一方、渡辺満とエカシロには別の仕事を与えた。
「満、エカシロ。播磨を見てきてほしい」
渡辺が尋ねる。
「城を?」
「いや。まず人だ」
播磨には多くの国人がいる。
誰が誰と結んでいるのか。
どの港に船が集まるのか。
どこに市が立つのか。
誰が織田に近く、誰が毛利に近く、誰がどちらにもつきたくないのか。
そして兵庫津から西へ商いを伸ばすなら、誰と最初に話すべきなのか。
「戦を始めるためじゃない。

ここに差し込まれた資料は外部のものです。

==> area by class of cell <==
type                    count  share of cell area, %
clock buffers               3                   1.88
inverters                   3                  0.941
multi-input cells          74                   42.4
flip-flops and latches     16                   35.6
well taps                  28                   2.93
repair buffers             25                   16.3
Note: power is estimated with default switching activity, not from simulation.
===== config.mk =====
export PLATFORM = sky130hd
export DESIGN_NAME = cache_fill_sequencer_flat
export DESIGN_NICKNAME = d
export VERILOG_FILES = /design/src/rtl/cache_fill_sequencer_if.sv /design/src/rtl/cache_fill_sequencer.sv /design/src/flat_wrapper.sv
export SDC_FILE = /design/constraint.sdc
export NUM_CORES = 2
export LEC_CHECK = 0
export CAP_MARGIN = 20
export CORE_MARGIN = 8
export CORE_UTILIZATION = 35
export CTS_CLUSTER_DIAMETER = 30
export CTS_CLUSTER_SIZE = 20
export DETAILED_ROUTE_END_ITERATION = 6
export GPL_ROUTABILITY_DRIVEN = 0
export HOLD_SLACK_MARGIN = 0.08
export SYNTH_ARGS = -nofsm -noshare
export SYNTH_HDL_FRONTEND = slang
export SYNTH_SLANG_ARGS = --single-unit

===== constraint.sdc =====
create_clock -name clk -period 37.5 [get_ports clk]
set_clock_uncertainty 0.1 [all_clocks]
set_input_delay 7.5 -clock clk [delete_from_list [all_inputs] [get_ports clk]]
set_output_delay 7.5 -clock clk [all_outputs]
set_load 0.1 [all_outputs]

===== src/rtl/cache_fill_sequencer_if.sv =====
// Request/fill/memory-bus signal bundle for cache_fill_sequencer.
// master = the sequencer, slave = the L1 requesters plus memory bus it talks to.
interface cache_fill_sequencer_if #(
  parameter int NUM_REQ = 3,
  parameter int ADDR_W  = 64,
  parameter int BUS_DW  = 64,
  parameter int BUS_TW  = 13,
  parameter int BEATS   = 8,
  parameter int ID_W    = 2
);
  logic [NUM_REQ-1:0]        req_valid;
  logic [NUM_REQ*ADDR_W-1:0] req_addr;
  logic [NUM_REQ-1:0]        req_grant;
  logic                      fill_valid;
  logic [ID_W-1:0]           fill_id;
  logic [ADDR_W-1:0]         fill_addr;
  logic [BEATS*BUS_DW-1:0]   fill_line;
  logic                      busy;
  logic                      bus_reqcyc;
  logic                      bus_reqack;
  logic [BUS_DW-1:0]         bus_req;
  logic [BUS_TW-1:0]         bus_reqtag;
  logic                      bus_respcyc;
  logic                      bus_respack;
  logic [BUS_DW-1:0]         bus_resp;
  logic [BUS_TW-1:0]         bus_resptag;

  modport master (
    input  req_valid, req_addr, bus_reqack, bus_respcyc, bus_resp, bus_resptag,
    output req_grant, fill_valid, fill_id, fill_addr, fill_line, busy,
           bus_reqcyc, bus_req, bus_reqtag, bus_respack
  );

  modport slave (
    output req_valid, req_addr, bus_reqack, bus_respcyc, bus_resp, bus_resptag,
    input  req_grant, fill_valid, fill_id, fill_addr, fill_line, busy,
           bus_reqcyc, bus_req, bus_reqtag, bus_respack
  );
endinterface


===== src/rtl/cache_fill_sequencer.sv =====
// Arbitrates L1 line-fill misses onto one memory bus and assembles BEATS beats into a line.
// Define FILL_ARB_RR_EN for round-robin arbitration; default is fixed priority 0 > 1 > 2.
module cache_fill_sequencer #(
  parameter int                NUM_REQ  = 3,
  parameter int                ADDR_W   = 64,
  parameter int                BUS_DW   = 64,
  parameter int                BUS_TW   = 13,
  parameter int                BEATS    = 8,
  parameter logic [BUS_TW-1:0] MEM_READ = BUS_TW'(1)
) (
  input logic                    clk,
  input logic                    reset,
  cache_fill_sequencer_if.master io
);
  localparam int ID_W  = 2;
  localparam int CNT_W = $clog2(BEATS);

  typedef enum logic [1:0] {ST_IDLE, ST_REQ, ST_BEAT, ST_DONE} state_t;

  state_t                  state_q;
  logic [NUM_REQ-1:0]      req_grant_q;
  logic                    fill_valid_q;
  logic [ID_W-1:0]         fill_id_q;
  logic [ADDR_W-1:0]       fill_addr_q;
  logic [BEATS*BUS_DW-1:0] fill_line_q;
  logic                    bus_reqcyc_q;
  logic [BUS_DW-1:0]       bus_req_q;
  logic [BUS_TW-1:0]       bus_reqtag_q;
  logic                    bus_respack_q;
  logic [ID_W-1:0]         id_q;
  logic [ADDR_W-1:0]       addr_q;
  logic [CNT_W-1:0]        cnt_q;

  logic [ADDR_W-1:0]       req_addr_arr [NUM_REQ];
  logic [BEATS*BUS_DW-1:0] line_d;
  logic                    win_found;
  logic [ID_W-1:0]         win_idx;
  logic                    beat_accept;
  logic                    last_beat;

  assign beat_accept = (state_q == ST_BEAT) && io.bus_respcyc && (io.bus_resptag == MEM_READ);
  assign last_beat   = (cnt_q == CNT_W'(BEATS - 1));

  for (genvar gi = 0; gi < NUM_REQ; gi++) begin : g_addr
    assign req_addr_arr[gi] = io.req_addr[gi*ADDR_W +: ADDR_W];
  end

  // line_d already contains the beat being accepted this cycle, so the final
  // beat can be folded straight into fill_line_q on the same edge.
  for (genvar gi = 0; gi < BEATS; gi++) begin : g_beat
    logic              hit;
    logic [BUS_DW-1:0] beat_q;
    assign hit = beat_accept && (cnt_q == CNT_W'(gi));
    always_ff @(posedge clk or posedge reset) begin
      if (reset) begin
        beat_q <= '0;
      end else if (hit) begin
        beat_q <= io.bus_resp;
      end
    end
    assign line_d[gi*BUS_DW +: BUS_DW] = hit ? io.bus_resp : beat_q;
  end

`ifdef FILL_ARB_RR_EN
  logic [ID_W-1:0] rr_ptr_q;
  logic [ID_W-1:0] rr_next;
  int              rr_cand;

  always_comb begin
    win_found = 1'b0;
    win_idx   = '0;
    rr_cand   = 0;
    for (int k = 0; k < NUM_REQ; k++) begin
      rr_cand = (int'(rr_ptr_q) + k) % NUM_REQ;
      if (!win_found && io.req_valid[rr_cand]) begin
        win_found = 1'b1;
        win_idx   = ID_W'(rr_cand);
      end
    end
  end

  assign rr_next = ID_W'((int'(win_idx) + 1) % NUM_REQ);
`else
  always_comb begin
    win_found = 1'b0;
    win_idx   = '0;
    for (int k = NUM_REQ - 1; k >= 0; k--) begin
      if (io.req_valid[k]) begin
        win_found = 1'b1;
        win_idx   = ID_W'(k);
      end
    end
  end
`endif

  always_ff @(posedge clk or posedge reset) begin
    if (reset) begin
      state_q       <= ST_IDLE;
      req_grant_q   <= '0;
      fill_valid_q  <= 1'b0;
      fill_id_q     <= '0;
      fill_addr_q   <= '0;
      fill_line_q   <= '0;
      bus_reqcyc_q  <= 1'b0;
      bus_req_q     <= '0;
      bus_reqtag_q  <= '0;
      bus_respack_q <= 1'b0;
      id_q          <= '0;
      addr_q        <= '0;
      cnt_q         <= '0;
`ifdef FILL_ARB_RR_EN
      rr_ptr_q      <= '0;
`endif
    end else begin
      req_grant_q   <= '0;
      fill_valid_q  <= 1'b0;
      bus_respack_q <= 1'b0;
      case (state_q)
        ST_IDLE: begin
          if (win_found) begin
            req_grant_q <= NUM_REQ'(1) << win_idx;
            id_q        <= win_idx;
            addr_q      <= req_addr_arr[win_idx] & ~ADDR_W'(63);
            state_q     <= ST_REQ;
`ifdef FILL_ARB_RR_EN
            rr_ptr_q    <= rr_next;
`endif
          end
        end
        // First REQ cycle raises the request; an ack is only honoured once it is visible.
        ST_REQ: begin
          if (!bus_reqcyc_q) begin
            bus_reqcyc_q <= 1'b1;
            bus_req_q    <= BUS_DW'(addr_q);
            bus_reqtag_q <= MEM_READ;
          end else if (io.bus_reqack) begin
            bus_reqcyc_q <= 1'b0;
            bus_req_q    <= '0;
            bus_reqtag_q <= '0;
            state_q      <= ST_BEAT;
          end
        end
        ST_BEAT: begin
          if (beat_accept) begin
            bus_respack_q <= 1'b1;
            if (last_beat) begin
              cnt_q        <= '0;
              fill_valid_q <= 1'b1;
              fill_id_q    <= id_q;
              fill_addr_q  <= addr_q;
              fill_line_q  <= line_d;
              state_q      <= ST_DONE;
            end else begin
              cnt_q <= cnt_q + 1'b1;
            end
          end
        end
        ST_DONE: state_q <= ST_IDLE;
        default: state_q <= ST_IDLE;
      endcase
    end
  end

  assign io.req_grant   = req_grant_q;
  assign io.fill_valid  = fill_valid_q;
  assign io.fill_id     = fill_id_q;
  assign io.fill_addr   = fill_addr_q;
  assign io.fill_line   = fill_line_q;
  assign io.busy        = (state_q != ST_IDLE);
  assign io.bus_reqcyc  = bus_reqcyc_q;
  assign io.bus_req     = bus_req_q;
  assign io.bus_reqtag  = bus_reqtag_q;
  assign io.bus_respack = bus_respack_q;
endmodule


===== src/flat_wrapper.sv =====
// flat-port wrapper written by rule: the top's interface ports become plain ports
module cache_fill_sequencer_flat 
#(
  parameter int                NUM_REQ  = 3,
  parameter int                ADDR_W   = 64,
  parameter int                BUS_DW   = 64,
  parameter int                BUS_TW   = 13,
  parameter int                BEATS    = 8,
  parameter logic [BUS_TW-1:0] MEM_READ = BUS_TW'(1)
)
  (clk, reset, io_req_valid, io_req_addr, io_bus_reqack, io_bus_respcyc, io_bus_resp, io_bus_resptag, io_req_grant, io_fill_valid, io_fill_id, io_fill_addr, io_fill_line, io_busy, io_bus_reqcyc, io_bus_req, io_bus_reqtag, io_bus_respack);
  cache_fill_sequencer_if #(.NUM_REQ(NUM_REQ), .ADDR_W(ADDR_W), .BUS_DW(BUS_DW), .BUS_TW(BUS_TW), .BEATS(BEATS)) io_i ();
  input logic clk;
  input logic reset;
  input wire logic [$bits(io_i.req_valid)-1:0] io_req_valid;
  input wire logic [$bits(io_i.req_addr)-1:0] io_req_addr;
  input wire logic [$bits(io_i.bus_reqack)-1:0] io_bus_reqack;
  input wire logic [$bits(io_i.bus_respcyc)-1:0] io_bus_respcyc;
  input wire logic [$bits(io_i.bus_resp)-1:0] io_bus_resp;
  input wire logic [$bits(io_i.bus_resptag)-1:0] io_bus_resptag;
  output wire logic [$bits(io_i.req_grant)-1:0] io_req_grant;
  output wire logic [$bits(io_i.fill_valid)-1:0] io_fill_valid;
  output wire logic [$bits(io_i.fill_id)-1:0] io_fill_id;
  output wire logic [$bits(io_i.fill_addr)-1:0] io_fill_addr;
  output wire logic [$bits(io_i.fill_line)-1:0] io_fill_line;
  output wire logic [$bits(io_i.busy)-1:0] io_busy;
  output wire logic [$bits(io_i.bus_reqcyc)-1:0] io_bus_reqcyc;
  output wire logic [$bits(io_i.bus_req)-1:0] io_bus_req;
  output wire logic [$bits(io_i.bus_reqtag)-1:0] io_bus_reqtag;
  output wire logic [$bits(io_i.bus_respack)-1:0] io_bus_respack;
  assign io_i.req_valid = io_req_valid;
  assign io_i.req_addr = io_req_addr;
  assign io_i.bus_reqack = io_bus_reqack;
  assign io_i.bus_respcyc = io_bus_respcyc;
  assign io_i.bus_resp = io_bus_resp;
  assign io_i.bus_resptag = io_bus_resptag;
  assign io_req_grant = io_i.req_grant;
  assign io_fill_valid = io_i.fill_valid;
  assign io_fill_id = io_i.fill_id;
  assign io_fill_addr = io_i.fill_addr;
  assign io_fill_line = io_i.fill_line;
  assign io_busy = io_i.busy;
  assign io_bus_reqcyc = io_i.bus_reqcyc;
  assign io_bus_req = io_i.bus_req;
  assign io_bus_reqtag = io_i.bus_reqtag;
  assign io_bus_respack = io_i.bus_respack;
  cache_fill_sequencer #(.NUM_REQ(NUM_REQ), .ADDR_W(ADDR_W), .BUS_DW(BUS_DW), .BUS_TW(BUS_TW), .BEATS(BEATS), .MEM_READ(MEM_READ)) u_core (.clk(clk), .reset(reset), .io(io_i));
endmodule

==> qor.yml <==
vias: 41210
r2r_end: "u_core.g_beat[3].beat_q[32]"
layout_common_cells: "dfrtp_1 (1149), clkdlybuf4s50_1 (887), nand2_1 (861)"
violations: "DRC"
start_util_pct: 35.17
cp.arrival_ns: 12.52
critPathRequiredTime_ns: 38.05
dp.cells: 6833
rows: 135
yosysWarnings: 0
worst_pin_slew_ns: 1.222
rsz0062_at_grt: "false"
fin_crit_ns: 11.97
die-area_mm2: 0.1476
clock_sinks: 1150
placed_cell_area_mm2: 0.05720
r2r_cells: 10
critical_path.max_fanout: 206
synth.yosys.seq_area_share_pct: 60.64
synth_area_mm2: 0.04746
crit_top_cell: "buf_4"
crit_start: "io_bus_resptag[3]"
ir_drop_mv: 0.05095
hold_violations: 0
viasPerCell: 5.607
grt_pass1_vias: 40910
port_buffers: 895
fmax_ghz: 0.08357
finish.instance_area_mm2: 0.06717
antenna_found_initial: 21
cts_root_buf: "clkbuf_16"
finalSetupTns_ns: 0
cts_buffers: 292
ios: 938
num-nets-final: 5638
postCtsResizedCells: 0
path_delay_family: "buffers and inverters"
core_mm2: 0.1350
post-cts-setup-buffers: 0
synth-seq-cells: 1150
grt_max_degree: 214
first_pass_iters: 7
clk_transition_reported_paths_ns: 0.05
path_class: "in -> reg"
wl_per_cell_um: 25.91
drt_first_iter_violations: 3709
drt_wl_total_um: 190400
grt_usage_pct: 24.68
cts_tree: "yes"
maxSlewHeadroom_pct: 18.25
syn_to_final_growth_pct: 41.53
startpoint_type: "input port"
clk_path_buf_depth: 4
leakagePower_nw: 31.99
slowest_delay_ns: 0.69
cts_htree_levels: 5
syn_area_per_cell_um2: 10.34
outcome: "complete, but fails checks"
drcViolationCount: 2
mostFrequentLayoutCell: "dfrtp_1"
power.density_mw_per_mm2: 64.01
r2r_start: "u_core.state_q[0]"
holdBufCountCts: 0
grt_pass1_wl_um: 277600
synth_cell_types: 46
dp_hpwl_um: 117500
die_w_um: 384.2
fp.dieH_um: 384.2
hold_path.class: "reg -> reg"
period_share_pct: 31.91
syn-instance-count: 4590
ant_nets: 0
endpoint_kind: "flop"
drv_slew: 0
critPathCapture: "u_core.io.fill_line[294]"
worst-r2r-setup-slack_ns: 31.88
setup_violations: 0
crit_chain: "clkdlybuf4s50_1 -> nor4_4 -> nand4_4 -> buf_4 -> buf_4 -> nor2_4 -> buf_4 -> buf_4 -> buf_12 -> a31oi_1"
fin_cells: 7350
gr-total-overflow: 0
finalPower_w: 0.004299
critPathSlowestCell: "buf_4"
clk_latency_ns: 0.89
maxCapViolCount: 0
critPathBufInv: 6
layout-drive-gt1-share_pct: 12.05
critical_path_depth: 10
fin_util_pct: 49.77
==> how the worst min path moves through the flow <==
stage                             from                       to  slack (ns)  cells after the start
3_3_place_gp   u_core.io.fill_addr[21]  u_core.io.fill_addr[21]        0.35                      2
4_1_cts              u_core.addr_q[27]  u_core.io.fill_addr[27]        0.36                      2
5_1_grt        u_core.io.fill_addr[59]  u_core.io.fill_addr[59]        0.38                      2
6_report             u_core.addr_q[27]  u_core.io.fill_addr[27]        0.36                      2
3_5_place_dp   u_core.io.fill_addr[59]  u_core.io.fill_addr[59]        0.35                      2
2_1_floorplan           u_core.id_q[0]     u_core.io.fill_id[0]        0.35                      2
==> layer usage <==
| metal | wire length (µm) | GRT usage, % | vias to the layer above | share of wire (%) |
|---|---|---|---|---|
| met5 | 78 | 0 | - | 0.041 |
| met4 | 8619 | 11.37 | 12 | 4.5 |
| met3 | 17440 | 8.286 | 375 | 9.2 |
| met2 | 89460 | 38.82 | 1825 | 47 |
| met1 | 74800 | 30.73 | 20920 | 39 |
| li1 | - | - | 18080 | - |
==> metrics by stage <==
stage / worst slack, ns / hold slack [ns]
after floorplan: 14.02 / 0.3470
after detailed placement: 24.54 / 0.3548
after CTS: 25.48 / 0.3618
after global placement: 24.60 / 0.3512
final: 25.53 / 0.3554
after global routing: 25.40 / 0.3773
==> worst min-delay path, stage by stage (launching register included) <==
cell and delay, ns:
dfrtp_1 0.37, nand2_1 0.06, nand2_1 0.06
==> where the power goes <==
part / switching, W / total, W / internal, W
clock network: 0.000744 / 0.00249 / 0.00174
registers: 0.0000493 / 0.00135 / 0.00130
logic: 0.000336 / 0.000460 / 0.000124
total: 0.00113 / 0.00430 / 0.00317
==> final cells by class <==
| cell class | count | area (µm²) |
|---|---|---|
| sequential | 1150 | 28780 |
| timing repair buffer | 968 | 9737 |
| clock inverter | 130 | 1655 |
| fill | 12070 | 67790 |
| tap | 1781 | 2228 |
| multi-input combinational | 2930 | 16560 |
| clock buffer | 371 | 8119 |
| antenna | 9 | 22.52 |
| inverter | 11 | 67.56 |
==> cell families (layout without fill, tap and decap cells) <==
logic type,count (synthesis),count (layout),share of synthesized area (%)
mux,181,181,4.300
flops,1150,1150,60.64
other cells,1,33,0.007902
simple gates,1290,1290,12.28
fa+ha+maj,9,9,0.2373
buf+inv,533,1480,4.996
compound gates,1426,1426,17.55
==> state kept, by name, indices dropped and copies added (netlist names) <==
name                   flops
u_core.io.bus_reqtag       1
u_core.cnt_q               3
u_core.io.fill_line      512
u_core.io.fill_valid       1
u_core.io.fill_id          2
u_core.g_beat.beat_q     448
u_core.id_q                2
u_core.io.fill_addr       58
u_core.addr_q             58
u_core.state_q             2
u_core.io.bus_respack      1
u_core.io.bus_reqcyc       1
u_core.io.bus_req         58
u_core.io.req_grant        3
==> cells in the mapped netlist (all sizes together) <==
library cell,instances,area (µm²)
o32a,1,10.01
nor4,2,42.54
a2bb2oi,11,96.34
clkbuf,337,1265
a21boi,1,7.510
a31oi,373,2333
nand3,96,480.5
conb,1,3.750
a21o,3,22.52
nand2,869,3262
a221oi,1,8.760
ha,9,112.6
nand2b,1,6.260
and2,17,106.4
a22o,58,508.0
inv,9,33.78
o21ai,446,2232
and3b,1,8.760
nor2,5,21.27
and4,1,8.760
and4b,1,10.01
dfrtp,1150,28780
o21bai,1,7.510
nor4b,1,23.77
nand4,292,1833
mux2,123,1460
a211oi,11,82.58
a21bo,19,190.2
o211ai,128,960.9
nor3,1,5.000
a21oi,373,1867
nor2b,3,18.77
mux2i,58,580.6
buf,185,1064
clkinv,2,8.750
(Power assumes the default switching activity.)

戦をしないために調べてくれ」
「承知」
渡辺は頷いた。
エカシロはもっと簡単だった。
「見てくればいいのか?」
「そうだ」
「分かった」
こうして二人を播磨方面へ送り出し、少弐はライラと伊丹へ戻った。
◇
伊丹に着くと、すでに客はそろっていた。
佐野昌綱。
篠原長房。
そして――明智光秀。
少弐は光秀とはまったく面識がないわけではなかった。
織田と佐野の間で使者として動く男。
佐野からも、
――話のできる男だ。
と聞いている。
部屋へ入った少弐は挨拶を交わした。
そして腰を下ろす前に、持ってきた包みを光秀へ差し出した。
「明智殿、これを」
光秀が少し戸惑う。
「これは?」
「酒です」
「……酒?」
「はい」
光秀は少弐と包みを交互に見た。
初対面に近い相手から、いきなり酒を渡されたのである。
佐野は横で何とも言えない顔をしていた。
篠原は笑いをこらえている。
ライラだけは平然としていた。
少弐が旅先で人に会うたび、酒や食べ物を渡すのを何度も見ている。
北方でも同じだった。
コタンの長にも酒。
アムールでも酒。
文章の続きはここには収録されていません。